• Work task
Everything from the line containing "typedef enum logic [1:0]" through the end of the entries should be output exactly; nothing before it is wanted.

======== Raw data

File: src/host_pins_pkg.sv
// Shared constants and types for the host select and trigger block
package host_pins_pkg;

	// ==========================================================
	// Register map
	localparam logic [11:0] ADDR_CFG1 = 12'h000;
	localparam logic [11:0] ADDR_MODE = 12'h004;
	localparam logic [11:0] ADDR_STAT = 12'h008;

	// Configuration register 1 fields and reset values
	localparam int unsigned CFG_SSF_BIT       = 8;
	localparam int unsigned CFG_TRIG_EN_BIT   = 7;
	localparam logic        CFG_SSF_RESET     = 1'b1;
	localparam logic        CFG_TRIG_EN_RESET = 1'b0;

	// Status register fields
	localparam int unsigned STAT_SSF_BIT    = 0;
	localparam int unsigned STAT_TRANSP_BIT = 1;
	localparam int unsigned STAT_BUS16_BIT  = 2;
	localparam int unsigned STAT_WAIT_BIT   = 3;
	localparam int unsigned STAT_CNT_LSB    = 8;
	localparam int unsigned CNT_W           = 8;

	// ==========================================================
	// Pin vector layout and idle levels used at reset
	localparam int unsigned PIN_RAM_SEL_N = 0;
	localparam int unsigned PIN_MEM_SEL   = 1;
	localparam int unsigned PIN_SSF_N     = 2;
	localparam int unsigned PIN_TRIG      = 3;
	localparam int unsigned PIN_GRANT_N   = 4;
	localparam int unsigned PIN_STROBE_N  = 5;
	localparam int unsigned PIN_BUS16     = 6;
	localparam int unsigned PIN_STRAP     = 7;
	localparam int unsigned PIN_W         = 8;
	localparam logic [7:0]  PINS_IDLE     = 8'h35;

	// ==========================================================
	// Operating modes and wait-for-trigger states
	typedef enum logic [2:0] {
		MODE_RT   = 3'h0,
		MODE_BC   = 3'h1,
		MODE_EBC  = 3'h2,
		MODE_WMON = 3'h3,
		MODE_MMON = 3'h4
	} mode_t;
	localparam mode_t MODE_RESET = MODE_RT;

	typedef enum logic [1:0] {
		WT_IDLE = 2'b01,
		WT_WAIT = 2'b10
	} wait_state_t;

endpackage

================

• Exercise response
	typedef enum logic [1:0] {
		WT_IDLE = 2'b01,
		WT_WAIT = 2'b10
	} wait_state_t;

endpackage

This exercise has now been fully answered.